Modeling in Computer Vision has evolved to MLPs. Vision MLPs naturally lack local modeling capability, to which the simplest treatment is combined with convolutional layers. Convolution, famous for its sliding window scheme, also suffers from this scheme of redundancy and lower parallel computation. In this paper, we seek to dispense with the windowing scheme and introduce a more elaborate and parallelizable method to exploit locality. To this end, we propose a new MLP module, namely Shifted-Pillars-Concatenation (SPC), that consists of two steps of processes: (1) Pillars-Shift, which generates four neighboring maps by shifting the input image along four directions, and (2) Pillars-Concatenation, which applies linear transformations and concatenation on the maps to aggregate local features. SPC module offers superior local modeling power and performance gains, making it a promising alternative to the convolutional layer. Then, we build a pure-MLP architecture called Caterpillar by replacing the convolutional layer with the SPC module in a hybrid model of sMLPNet. Extensive experiments show Caterpillar's excellent performance on both small-scale and ImageNet-1k classification benchmarks, with remarkable scalability and transfer capability possessed as well. The code is available at https://github.com/sunjin19126/Caterpillar.
Paper Structure (26 sections, 8 equations, 6 figures, 17 tables)

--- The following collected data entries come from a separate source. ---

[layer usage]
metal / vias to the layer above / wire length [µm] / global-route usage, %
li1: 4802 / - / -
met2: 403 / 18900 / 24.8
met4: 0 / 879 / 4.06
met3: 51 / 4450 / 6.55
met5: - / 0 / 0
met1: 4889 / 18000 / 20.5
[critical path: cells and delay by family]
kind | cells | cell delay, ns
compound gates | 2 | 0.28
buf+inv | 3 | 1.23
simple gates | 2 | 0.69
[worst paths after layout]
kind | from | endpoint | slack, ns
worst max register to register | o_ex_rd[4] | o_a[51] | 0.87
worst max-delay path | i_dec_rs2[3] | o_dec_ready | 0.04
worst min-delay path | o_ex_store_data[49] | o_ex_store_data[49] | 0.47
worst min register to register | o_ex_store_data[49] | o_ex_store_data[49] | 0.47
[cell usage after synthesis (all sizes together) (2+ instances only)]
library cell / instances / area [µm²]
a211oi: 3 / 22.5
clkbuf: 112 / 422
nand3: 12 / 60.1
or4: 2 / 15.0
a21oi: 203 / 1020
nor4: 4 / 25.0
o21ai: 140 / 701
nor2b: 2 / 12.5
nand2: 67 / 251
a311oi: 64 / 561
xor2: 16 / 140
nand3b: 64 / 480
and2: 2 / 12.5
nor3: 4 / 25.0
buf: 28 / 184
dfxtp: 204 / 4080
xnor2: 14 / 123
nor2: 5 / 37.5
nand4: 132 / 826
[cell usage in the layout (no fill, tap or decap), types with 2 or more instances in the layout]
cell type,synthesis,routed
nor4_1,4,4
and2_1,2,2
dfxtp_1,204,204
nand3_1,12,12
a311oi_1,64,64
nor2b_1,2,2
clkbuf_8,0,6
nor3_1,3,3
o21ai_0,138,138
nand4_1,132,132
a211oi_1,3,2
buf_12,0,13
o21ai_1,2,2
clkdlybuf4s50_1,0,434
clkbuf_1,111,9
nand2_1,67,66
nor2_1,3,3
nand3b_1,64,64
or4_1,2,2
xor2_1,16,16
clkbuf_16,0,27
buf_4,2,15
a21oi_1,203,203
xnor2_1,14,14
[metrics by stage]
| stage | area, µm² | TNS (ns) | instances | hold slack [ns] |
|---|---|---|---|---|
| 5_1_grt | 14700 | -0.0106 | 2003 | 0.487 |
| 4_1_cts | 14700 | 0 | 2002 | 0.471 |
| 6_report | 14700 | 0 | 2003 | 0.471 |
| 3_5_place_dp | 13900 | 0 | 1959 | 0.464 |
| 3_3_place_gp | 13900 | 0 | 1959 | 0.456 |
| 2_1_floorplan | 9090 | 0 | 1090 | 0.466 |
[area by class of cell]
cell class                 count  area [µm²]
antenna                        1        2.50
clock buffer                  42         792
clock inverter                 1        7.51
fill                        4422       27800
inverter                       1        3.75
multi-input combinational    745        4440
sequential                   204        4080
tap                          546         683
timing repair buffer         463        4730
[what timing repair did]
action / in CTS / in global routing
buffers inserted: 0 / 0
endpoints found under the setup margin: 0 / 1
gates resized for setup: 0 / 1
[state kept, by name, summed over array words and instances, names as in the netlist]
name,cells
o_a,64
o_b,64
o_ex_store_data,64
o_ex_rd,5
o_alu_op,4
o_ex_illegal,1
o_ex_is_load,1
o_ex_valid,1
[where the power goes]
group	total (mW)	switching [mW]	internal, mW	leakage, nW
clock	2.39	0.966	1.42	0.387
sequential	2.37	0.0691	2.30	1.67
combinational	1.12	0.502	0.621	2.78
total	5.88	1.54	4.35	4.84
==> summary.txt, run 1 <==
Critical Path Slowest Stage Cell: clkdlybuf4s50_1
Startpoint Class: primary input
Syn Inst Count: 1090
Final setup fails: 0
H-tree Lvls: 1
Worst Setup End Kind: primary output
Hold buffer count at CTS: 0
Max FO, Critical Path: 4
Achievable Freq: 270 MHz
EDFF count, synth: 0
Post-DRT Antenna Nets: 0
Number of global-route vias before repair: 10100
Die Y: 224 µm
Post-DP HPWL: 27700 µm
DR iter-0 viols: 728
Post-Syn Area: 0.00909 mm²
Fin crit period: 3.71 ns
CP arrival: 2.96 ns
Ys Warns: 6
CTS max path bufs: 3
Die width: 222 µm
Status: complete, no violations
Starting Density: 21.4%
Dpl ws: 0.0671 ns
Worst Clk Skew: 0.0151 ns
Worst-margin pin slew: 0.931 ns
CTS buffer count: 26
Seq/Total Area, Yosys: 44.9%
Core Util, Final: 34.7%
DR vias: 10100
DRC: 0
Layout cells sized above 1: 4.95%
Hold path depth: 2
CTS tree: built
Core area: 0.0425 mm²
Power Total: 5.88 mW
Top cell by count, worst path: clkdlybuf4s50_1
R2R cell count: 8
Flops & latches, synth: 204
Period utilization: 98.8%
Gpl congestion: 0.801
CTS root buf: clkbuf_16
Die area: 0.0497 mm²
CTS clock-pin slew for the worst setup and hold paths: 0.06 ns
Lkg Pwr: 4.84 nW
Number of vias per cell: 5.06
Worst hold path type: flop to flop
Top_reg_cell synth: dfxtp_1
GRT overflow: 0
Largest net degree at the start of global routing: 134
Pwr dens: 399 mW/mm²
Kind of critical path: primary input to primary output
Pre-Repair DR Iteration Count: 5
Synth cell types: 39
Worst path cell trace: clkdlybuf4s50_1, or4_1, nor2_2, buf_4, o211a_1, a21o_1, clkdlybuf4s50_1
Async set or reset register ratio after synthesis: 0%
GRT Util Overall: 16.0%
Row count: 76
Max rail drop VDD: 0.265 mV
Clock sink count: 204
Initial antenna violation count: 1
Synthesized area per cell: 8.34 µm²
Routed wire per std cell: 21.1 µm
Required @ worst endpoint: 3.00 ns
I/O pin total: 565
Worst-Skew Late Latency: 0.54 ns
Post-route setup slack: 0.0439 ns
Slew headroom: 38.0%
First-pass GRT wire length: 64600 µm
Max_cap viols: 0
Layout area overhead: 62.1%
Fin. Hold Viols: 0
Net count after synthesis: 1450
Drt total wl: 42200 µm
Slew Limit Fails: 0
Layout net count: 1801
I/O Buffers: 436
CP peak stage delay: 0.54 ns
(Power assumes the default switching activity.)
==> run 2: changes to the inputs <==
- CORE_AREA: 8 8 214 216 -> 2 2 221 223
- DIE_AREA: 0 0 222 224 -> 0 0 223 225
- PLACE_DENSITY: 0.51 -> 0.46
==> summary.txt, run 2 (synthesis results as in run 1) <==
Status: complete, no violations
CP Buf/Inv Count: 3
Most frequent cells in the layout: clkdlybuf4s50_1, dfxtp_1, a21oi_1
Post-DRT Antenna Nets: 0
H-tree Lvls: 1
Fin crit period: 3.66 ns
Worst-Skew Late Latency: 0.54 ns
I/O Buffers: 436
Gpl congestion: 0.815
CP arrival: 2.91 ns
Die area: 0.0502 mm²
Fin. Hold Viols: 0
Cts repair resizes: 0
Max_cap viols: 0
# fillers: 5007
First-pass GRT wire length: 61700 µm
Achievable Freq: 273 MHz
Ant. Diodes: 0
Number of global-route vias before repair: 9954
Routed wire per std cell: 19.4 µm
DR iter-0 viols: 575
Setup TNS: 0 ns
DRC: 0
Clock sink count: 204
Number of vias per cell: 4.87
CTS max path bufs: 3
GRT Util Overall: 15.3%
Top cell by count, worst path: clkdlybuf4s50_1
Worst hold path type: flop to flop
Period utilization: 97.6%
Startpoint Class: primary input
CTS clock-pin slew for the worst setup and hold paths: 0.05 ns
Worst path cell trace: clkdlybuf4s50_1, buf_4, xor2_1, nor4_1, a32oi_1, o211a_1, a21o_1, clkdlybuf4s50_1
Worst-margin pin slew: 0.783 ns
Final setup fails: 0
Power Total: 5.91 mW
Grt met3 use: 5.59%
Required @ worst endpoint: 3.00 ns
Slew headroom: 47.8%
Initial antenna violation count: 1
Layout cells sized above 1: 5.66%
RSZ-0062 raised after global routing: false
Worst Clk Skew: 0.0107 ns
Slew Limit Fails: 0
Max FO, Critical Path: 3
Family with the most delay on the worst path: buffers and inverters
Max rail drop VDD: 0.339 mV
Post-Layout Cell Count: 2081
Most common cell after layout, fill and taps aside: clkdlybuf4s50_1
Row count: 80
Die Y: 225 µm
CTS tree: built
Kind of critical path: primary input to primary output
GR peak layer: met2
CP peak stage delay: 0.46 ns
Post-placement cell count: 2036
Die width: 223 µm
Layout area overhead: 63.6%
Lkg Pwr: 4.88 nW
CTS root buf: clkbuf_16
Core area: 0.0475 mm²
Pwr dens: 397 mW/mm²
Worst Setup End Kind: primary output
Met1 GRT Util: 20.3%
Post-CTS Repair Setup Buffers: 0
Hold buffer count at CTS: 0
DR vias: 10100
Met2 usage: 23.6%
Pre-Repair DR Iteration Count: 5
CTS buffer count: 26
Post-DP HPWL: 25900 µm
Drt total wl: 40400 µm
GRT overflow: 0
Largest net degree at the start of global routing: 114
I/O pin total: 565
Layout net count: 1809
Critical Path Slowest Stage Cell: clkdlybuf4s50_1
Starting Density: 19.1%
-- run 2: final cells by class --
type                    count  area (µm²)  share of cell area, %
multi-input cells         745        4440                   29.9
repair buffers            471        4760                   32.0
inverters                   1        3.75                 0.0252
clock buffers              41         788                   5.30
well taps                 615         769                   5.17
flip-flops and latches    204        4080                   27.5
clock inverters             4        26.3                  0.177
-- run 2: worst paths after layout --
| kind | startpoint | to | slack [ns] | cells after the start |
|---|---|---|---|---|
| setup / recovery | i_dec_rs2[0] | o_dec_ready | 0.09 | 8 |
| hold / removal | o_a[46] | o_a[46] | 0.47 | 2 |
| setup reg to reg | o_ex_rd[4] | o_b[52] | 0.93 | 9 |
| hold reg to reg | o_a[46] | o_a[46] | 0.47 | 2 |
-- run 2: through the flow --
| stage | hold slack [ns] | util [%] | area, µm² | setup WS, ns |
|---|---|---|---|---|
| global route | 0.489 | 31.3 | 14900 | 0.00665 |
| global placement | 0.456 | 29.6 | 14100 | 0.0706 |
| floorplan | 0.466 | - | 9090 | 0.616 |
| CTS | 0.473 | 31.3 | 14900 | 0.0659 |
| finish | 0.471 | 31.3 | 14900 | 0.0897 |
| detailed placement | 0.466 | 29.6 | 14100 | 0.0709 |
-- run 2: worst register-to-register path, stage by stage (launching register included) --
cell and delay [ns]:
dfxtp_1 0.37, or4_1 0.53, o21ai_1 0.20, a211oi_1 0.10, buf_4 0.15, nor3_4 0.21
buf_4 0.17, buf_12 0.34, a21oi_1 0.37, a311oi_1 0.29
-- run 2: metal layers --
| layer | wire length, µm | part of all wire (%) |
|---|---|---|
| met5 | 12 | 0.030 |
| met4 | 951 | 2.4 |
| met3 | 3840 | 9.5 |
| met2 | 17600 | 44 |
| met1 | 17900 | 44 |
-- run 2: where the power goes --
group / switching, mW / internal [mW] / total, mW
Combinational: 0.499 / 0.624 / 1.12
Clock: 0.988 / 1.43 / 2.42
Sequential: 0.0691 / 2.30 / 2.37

This paper contains 26 sections, 8 equations, 6 figures, 17 tables.

Figures (6)

  • Figure 1: (a) The convolutional layer sequentially slides a local window across each pillar (token) with a larger receptive field (i.e., the colored border), leading to low parallel computation and redundant representation. (b) The proposed SPC module adopts a window-free strategy. It applies four linear filters which encode the local features for all pillars in parallel from their neighbors of four directions, exploiting the locality elaborately and simultaneously.
  • Figure 2: The SPC module consists of two processes: Pillars-Shift (Shift + Pad) and Pillars-Concatenation (Reduce + Concat + Fuse). In Pillars-Shift, the input image is recurrently shifted along four directions to create neighboring maps, while Pad is used to maintain the feature size by padding these maps with pillars of specific values. In Pillars-Concatenation, Reduce is achieved through four C $\times$ C/4 linear projections, and Fuse is accomplished through a C $\times$ C linear projection, where C represents the number of input feature channels.
  • Figure 3: The structures of sMLPNet and Caterpillar blocks.
  • Figure 4: Different ways to combine local and global information.
  • Figure A1: The feature maps of six samples with 3 rows and 4 columns. Each row represents a specific local modeling approach: identity (Iden.), convolution (Conv.) and SPC. The columns are the maps in different phases of Caterpillar (CPr.)-T.